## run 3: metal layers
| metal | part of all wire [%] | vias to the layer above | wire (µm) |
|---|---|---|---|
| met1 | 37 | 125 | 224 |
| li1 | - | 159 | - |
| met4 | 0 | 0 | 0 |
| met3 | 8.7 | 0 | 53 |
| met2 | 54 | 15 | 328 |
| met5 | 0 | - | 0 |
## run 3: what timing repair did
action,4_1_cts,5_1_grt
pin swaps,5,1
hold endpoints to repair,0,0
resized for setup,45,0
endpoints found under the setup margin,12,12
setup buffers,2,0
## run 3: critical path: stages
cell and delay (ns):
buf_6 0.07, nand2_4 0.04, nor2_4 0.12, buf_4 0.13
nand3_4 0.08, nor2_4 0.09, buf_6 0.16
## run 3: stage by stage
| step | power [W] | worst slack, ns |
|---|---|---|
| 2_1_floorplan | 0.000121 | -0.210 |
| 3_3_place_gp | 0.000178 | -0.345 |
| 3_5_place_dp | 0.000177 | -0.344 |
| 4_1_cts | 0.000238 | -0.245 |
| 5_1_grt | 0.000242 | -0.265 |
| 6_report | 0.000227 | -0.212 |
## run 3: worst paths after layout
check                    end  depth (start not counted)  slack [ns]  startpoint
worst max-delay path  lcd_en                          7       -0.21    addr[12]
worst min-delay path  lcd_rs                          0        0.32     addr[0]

Task goal: Retype the records above so that nothing differs from the original.

Response to the exercise:
## run 3: metal layers
| metal | part of all wire [%] | vias to the layer above | wire (µm) |
|---|---|---|---|
| met1 | 37 | 125 | 224 |
| li1 | - | 159 | - |
| met4 | 0 | 0 | 0 |
| met3 | 8.7 | 0 | 53 |
| met2 | 54 | 15 | 328 |
| met5 | 0 | - | 0 |
## run 3: what timing repair did
action,4_1_cts,5_1_grt
pin swaps,5,1
hold endpoints to repair,0,0
resized for setup,45,0
endpoints found under the setup margin,12,12
setup buffers,2,0
## run 3: critical path: stages
cell and delay (ns):
buf_6 0.07, nand2_4 0.04, nor2_4 0.12, buf_4 0.13
nand3_4 0.08, nor2_4 0.09, buf_6 0.16
## run 3: stage by stage
| step | power [W] | worst slack, ns |
|---|---|---|
| 2_1_floorplan | 0.000121 | -0.210 |
| 3_3_place_gp | 0.000178 | -0.345 |
| 3_5_place_dp | 0.000177 | -0.344 |
| 4_1_cts | 0.000238 | -0.245 |
| 5_1_grt | 0.000242 | -0.265 |
| 6_report | 0.000227 | -0.212 |
## run 3: worst paths after layout
check                    end  depth (start not counted)  slack [ns]  startpoint
worst max-delay path  lcd_en                          7       -0.21    addr[12]
worst min-delay path  lcd_rs                          0        0.32     addr[0]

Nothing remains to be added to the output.